Advanced uses of DiffSegR • DiffSegR

Before using this tutorial, we recommend that you read through our introductory tutorial.

Overview

In this tutorial we explore more advanced uses of DiffSegR:

How to explore a range of segmentation models ?
How to select a subset of segments whose absolute $\log_2$-FC passes a threshold while keeping statistical guarantees on the true discovery proportion in this subset ? (Post hoc inference)

Exploring more segmentations

After visual inspection, one can disagree with the segmentation of the $\log_2$-FC proposed by DiffSegR. It can happen when spurious changepoints, resulting from an over-segmentation of the $\log_2$-FC, seems to be added. In this case it is often useful to explore several different segmentations in order to choose a more suitable hyperparameter $\alpha$ value.

To explore all reachable segmentations between 1 to Kmax segments, one can pass segmentNeighborhood = TRUE and specify the value of Kmax to segmentationLFC(). This step can be time consuming. A grid search approach is also implemented in DiffSegR (see gridSearch and alphas parameters of segmentationLFC()).

features <- segmentationLFC(
  data                = data, 
  outputDirectory     = working_directory,
  segmentNeighborhood = TRUE,
  Kmax                = 50
)
#> 
#>  > Segmenting the log2-FC of locus ChrC 71950-78500 (ID : psbB_petD) ...
#> 
#>  > Finished in 0.873086214065552 secs

The figures showing the path of all reachable segmentations up to Kmax segments of the log2-FC on reverse and forward strands are accessible in the working directory under the name all_models_minus.rds and all_models_plus.rds.

A good practice is to select a robust segmentation.
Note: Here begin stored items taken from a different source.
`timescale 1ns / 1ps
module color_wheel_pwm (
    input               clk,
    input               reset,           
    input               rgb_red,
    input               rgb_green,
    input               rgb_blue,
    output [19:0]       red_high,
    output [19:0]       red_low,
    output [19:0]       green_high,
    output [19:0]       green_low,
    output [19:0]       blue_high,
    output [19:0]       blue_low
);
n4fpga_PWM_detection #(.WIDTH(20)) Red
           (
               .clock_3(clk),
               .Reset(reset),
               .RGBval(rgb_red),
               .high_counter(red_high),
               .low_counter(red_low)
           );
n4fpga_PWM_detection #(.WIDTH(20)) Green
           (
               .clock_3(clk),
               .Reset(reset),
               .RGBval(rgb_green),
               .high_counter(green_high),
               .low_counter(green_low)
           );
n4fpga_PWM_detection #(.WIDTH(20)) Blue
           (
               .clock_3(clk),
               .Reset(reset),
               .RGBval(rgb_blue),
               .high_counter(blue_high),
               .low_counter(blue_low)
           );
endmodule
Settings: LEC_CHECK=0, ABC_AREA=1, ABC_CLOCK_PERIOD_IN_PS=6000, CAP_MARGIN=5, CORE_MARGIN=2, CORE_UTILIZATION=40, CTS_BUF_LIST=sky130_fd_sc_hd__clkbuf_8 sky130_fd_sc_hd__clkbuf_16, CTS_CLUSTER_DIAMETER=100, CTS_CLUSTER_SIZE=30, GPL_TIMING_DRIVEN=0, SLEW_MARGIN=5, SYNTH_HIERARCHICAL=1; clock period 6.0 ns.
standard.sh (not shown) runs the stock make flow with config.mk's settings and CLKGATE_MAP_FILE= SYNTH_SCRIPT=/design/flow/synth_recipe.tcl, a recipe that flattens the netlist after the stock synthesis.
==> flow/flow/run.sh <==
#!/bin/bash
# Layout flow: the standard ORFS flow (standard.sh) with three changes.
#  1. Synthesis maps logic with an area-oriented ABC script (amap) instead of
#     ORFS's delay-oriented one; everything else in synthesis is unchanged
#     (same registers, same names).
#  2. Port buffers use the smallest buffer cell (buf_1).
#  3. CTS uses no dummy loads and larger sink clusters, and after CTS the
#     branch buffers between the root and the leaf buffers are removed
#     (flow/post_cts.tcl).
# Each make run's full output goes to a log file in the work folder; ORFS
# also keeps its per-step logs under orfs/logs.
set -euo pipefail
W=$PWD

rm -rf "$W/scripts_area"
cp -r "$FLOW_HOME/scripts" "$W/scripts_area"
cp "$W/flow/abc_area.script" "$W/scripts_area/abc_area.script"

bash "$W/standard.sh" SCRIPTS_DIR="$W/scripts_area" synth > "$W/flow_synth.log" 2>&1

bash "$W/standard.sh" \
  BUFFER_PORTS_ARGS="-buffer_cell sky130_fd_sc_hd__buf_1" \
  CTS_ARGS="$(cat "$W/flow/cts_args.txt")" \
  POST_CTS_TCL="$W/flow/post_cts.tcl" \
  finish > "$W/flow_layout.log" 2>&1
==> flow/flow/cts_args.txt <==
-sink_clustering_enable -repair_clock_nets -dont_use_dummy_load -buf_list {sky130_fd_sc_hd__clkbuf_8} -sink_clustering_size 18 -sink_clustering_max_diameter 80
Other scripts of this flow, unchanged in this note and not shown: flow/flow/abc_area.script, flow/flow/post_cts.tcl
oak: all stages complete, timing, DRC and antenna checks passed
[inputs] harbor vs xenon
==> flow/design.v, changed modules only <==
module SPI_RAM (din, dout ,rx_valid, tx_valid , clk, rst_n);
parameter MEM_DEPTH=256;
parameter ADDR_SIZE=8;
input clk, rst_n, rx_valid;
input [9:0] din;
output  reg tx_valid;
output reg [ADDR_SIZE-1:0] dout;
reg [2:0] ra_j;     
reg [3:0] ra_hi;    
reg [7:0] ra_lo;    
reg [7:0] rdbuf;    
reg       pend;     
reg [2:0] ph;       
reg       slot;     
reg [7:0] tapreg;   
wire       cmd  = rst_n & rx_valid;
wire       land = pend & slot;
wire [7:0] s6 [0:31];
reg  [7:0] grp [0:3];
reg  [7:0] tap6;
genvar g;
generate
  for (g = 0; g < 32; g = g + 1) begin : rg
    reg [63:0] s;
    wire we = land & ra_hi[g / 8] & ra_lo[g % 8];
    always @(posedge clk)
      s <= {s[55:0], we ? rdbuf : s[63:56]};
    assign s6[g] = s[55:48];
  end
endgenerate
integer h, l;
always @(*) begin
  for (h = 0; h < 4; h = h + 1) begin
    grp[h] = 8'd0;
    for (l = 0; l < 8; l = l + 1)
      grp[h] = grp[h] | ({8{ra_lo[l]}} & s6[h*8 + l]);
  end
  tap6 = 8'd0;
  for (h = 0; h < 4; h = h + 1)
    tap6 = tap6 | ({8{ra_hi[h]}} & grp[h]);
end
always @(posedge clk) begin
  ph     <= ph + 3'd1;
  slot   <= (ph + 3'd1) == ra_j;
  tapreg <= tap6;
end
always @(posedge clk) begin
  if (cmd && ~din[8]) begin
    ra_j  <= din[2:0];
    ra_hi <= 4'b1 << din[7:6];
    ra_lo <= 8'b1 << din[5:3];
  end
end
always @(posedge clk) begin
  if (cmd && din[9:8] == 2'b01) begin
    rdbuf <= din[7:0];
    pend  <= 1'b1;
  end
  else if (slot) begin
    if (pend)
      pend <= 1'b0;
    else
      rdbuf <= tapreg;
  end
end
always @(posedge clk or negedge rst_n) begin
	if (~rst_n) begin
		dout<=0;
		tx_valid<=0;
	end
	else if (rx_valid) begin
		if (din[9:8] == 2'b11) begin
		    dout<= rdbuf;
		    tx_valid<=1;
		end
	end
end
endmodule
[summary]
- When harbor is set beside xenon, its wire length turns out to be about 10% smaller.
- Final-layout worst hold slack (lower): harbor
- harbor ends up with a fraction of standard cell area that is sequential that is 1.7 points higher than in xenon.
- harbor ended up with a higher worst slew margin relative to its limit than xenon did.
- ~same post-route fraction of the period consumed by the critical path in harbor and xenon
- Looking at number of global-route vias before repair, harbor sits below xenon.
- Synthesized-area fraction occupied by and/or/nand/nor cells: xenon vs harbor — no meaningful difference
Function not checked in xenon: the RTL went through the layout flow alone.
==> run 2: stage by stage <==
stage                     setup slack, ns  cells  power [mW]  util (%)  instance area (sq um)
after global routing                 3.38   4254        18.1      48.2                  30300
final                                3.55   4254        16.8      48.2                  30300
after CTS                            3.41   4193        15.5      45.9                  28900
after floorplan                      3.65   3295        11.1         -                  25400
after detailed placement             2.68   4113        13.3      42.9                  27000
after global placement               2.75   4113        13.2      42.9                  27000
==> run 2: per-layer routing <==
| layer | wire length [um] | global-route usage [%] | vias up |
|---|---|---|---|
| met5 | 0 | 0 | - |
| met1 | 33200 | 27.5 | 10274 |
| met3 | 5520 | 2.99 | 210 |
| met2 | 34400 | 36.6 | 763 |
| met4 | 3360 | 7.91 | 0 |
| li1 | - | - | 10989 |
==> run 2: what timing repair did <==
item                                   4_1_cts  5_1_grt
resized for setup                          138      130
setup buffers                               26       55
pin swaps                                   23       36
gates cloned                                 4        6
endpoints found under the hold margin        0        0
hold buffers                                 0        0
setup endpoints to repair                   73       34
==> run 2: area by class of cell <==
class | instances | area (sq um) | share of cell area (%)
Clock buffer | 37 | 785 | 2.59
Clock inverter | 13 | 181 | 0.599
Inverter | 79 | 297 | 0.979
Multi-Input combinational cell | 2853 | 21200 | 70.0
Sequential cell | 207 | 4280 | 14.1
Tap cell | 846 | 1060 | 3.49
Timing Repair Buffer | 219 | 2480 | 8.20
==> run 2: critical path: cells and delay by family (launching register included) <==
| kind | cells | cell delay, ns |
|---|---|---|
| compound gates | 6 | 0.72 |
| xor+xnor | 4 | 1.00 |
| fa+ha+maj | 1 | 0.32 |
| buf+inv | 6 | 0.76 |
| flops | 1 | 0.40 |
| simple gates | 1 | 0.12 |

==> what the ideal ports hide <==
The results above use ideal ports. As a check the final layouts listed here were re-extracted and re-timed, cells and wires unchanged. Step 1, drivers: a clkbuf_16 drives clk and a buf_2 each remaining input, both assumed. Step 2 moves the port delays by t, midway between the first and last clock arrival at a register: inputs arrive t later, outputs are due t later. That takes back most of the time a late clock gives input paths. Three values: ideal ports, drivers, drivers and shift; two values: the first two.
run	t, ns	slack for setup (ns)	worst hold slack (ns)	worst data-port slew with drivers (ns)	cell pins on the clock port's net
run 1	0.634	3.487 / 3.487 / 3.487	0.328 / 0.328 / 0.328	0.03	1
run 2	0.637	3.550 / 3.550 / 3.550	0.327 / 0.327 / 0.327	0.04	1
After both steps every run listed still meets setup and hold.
What follows belongs to an exercise in optimizing a design on an open flow for small area; a production flow would make more cautious choices.
In this exercise RTL edits were held to simulation tests only and were not proved equivalent to the original.
Power is estimated from default activity; no workload was simulated.

[design/flow/constraint.sdc]
create_clock -name core_clock -period 10.0 [get_ports {clk}]
set_input_delay 2.0000 -clock core_clock [delete_from_list [all_inputs] [get_ports {clk}]]
set_output_delay 2.0000 -clock core_clock [all_outputs]
set_load 0.01 [all_outputs]
[design/flow/run.sh]
#!/bin/bash
# synth_recipe.tcl (not shown) runs the flow's synth.tcl, then flattens the netlist and writes it again
# the make line also repeats each setting of config.mk as NAME=value (left out here)
make -C /OpenROAD-flow-scripts/flow DESIGN_CONFIG=/design/flow/config.mk WORK_HOME=/design/flow/orfs CLKGATE_MAP_FILE= SYNTH_SCRIPT=/design/flow/synth_recipe.tcl finish
[design/flow/design.v]
module byte_swap #
(
    parameter DW = 32    
)
(
    input  [DW-1:0] I,
    output [DW-1:0] O
);  
localparam BC = DW / 8;
genvar i;
for (i=0; i<BC; i=i+1) begin
    assign O[i*8 +:8] = I[(BC-1-i)*8 +:8];
end 
endmodule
Visually it is equivalent to pick the elbow of this curve. In this example we can select $\alpha=5.46$ symbolized by the red line.

Path of all reachable segmentations up to 50 segments of the log2-FC on reverse strand. Corresponding alpha values on the log scale can be read on X-axis.

Post hoc inference

If the result of the DEA does not correspond to what the user expected, they may tend to snoop in the data and eventually select a subset of segments of interest. For instance it is a common usage to define a threshold on the absolute $\log_2$-FC per-segment. In this case DiffSegR will declare differentially expressed the largest set of segments with an absolute $\log_2$-FC > threshold and a true discovery proportion lower bound choose by the user (postHoc_tdpLowerBound). This post-hoc lower bound is obtained by controlling the joint error rate (JER) using the Simes family of thresholds (Blanchard et al. 2020).

To use post hoc inference one have to specify :

its decision rule, i.e a predicate function that returns a single TRUE or FALSE if the segment on which it is applied meets the conditions defined in the predicate. The criteria used in the predicate have to be defined for each segment in SummarizedExperiment::mcols(dds). Here, predicate = function(x) 2^abs(x$log2FoldChange)>2 ;
the minimum true discovery proportion among the subset of segments declared differentially expressed. Here, postHoc_tdpLowerBound = 0.05 ;
the significance level of the test procedure. Here, postHoc_significanceLevel = 0.05.

dds <- dea(
  SExp                      = SExp,
  design                    = ~ condition,
  sizeFactors               = rep(1,4),
  predicate                 = function(x) 2^abs(x$log2FoldChange)>2,
  postHoc_significanceLevel = 0.05,
  postHoc_tdpLowerBound     = 0.95
)
#> 
#>  > differential expression analysis ...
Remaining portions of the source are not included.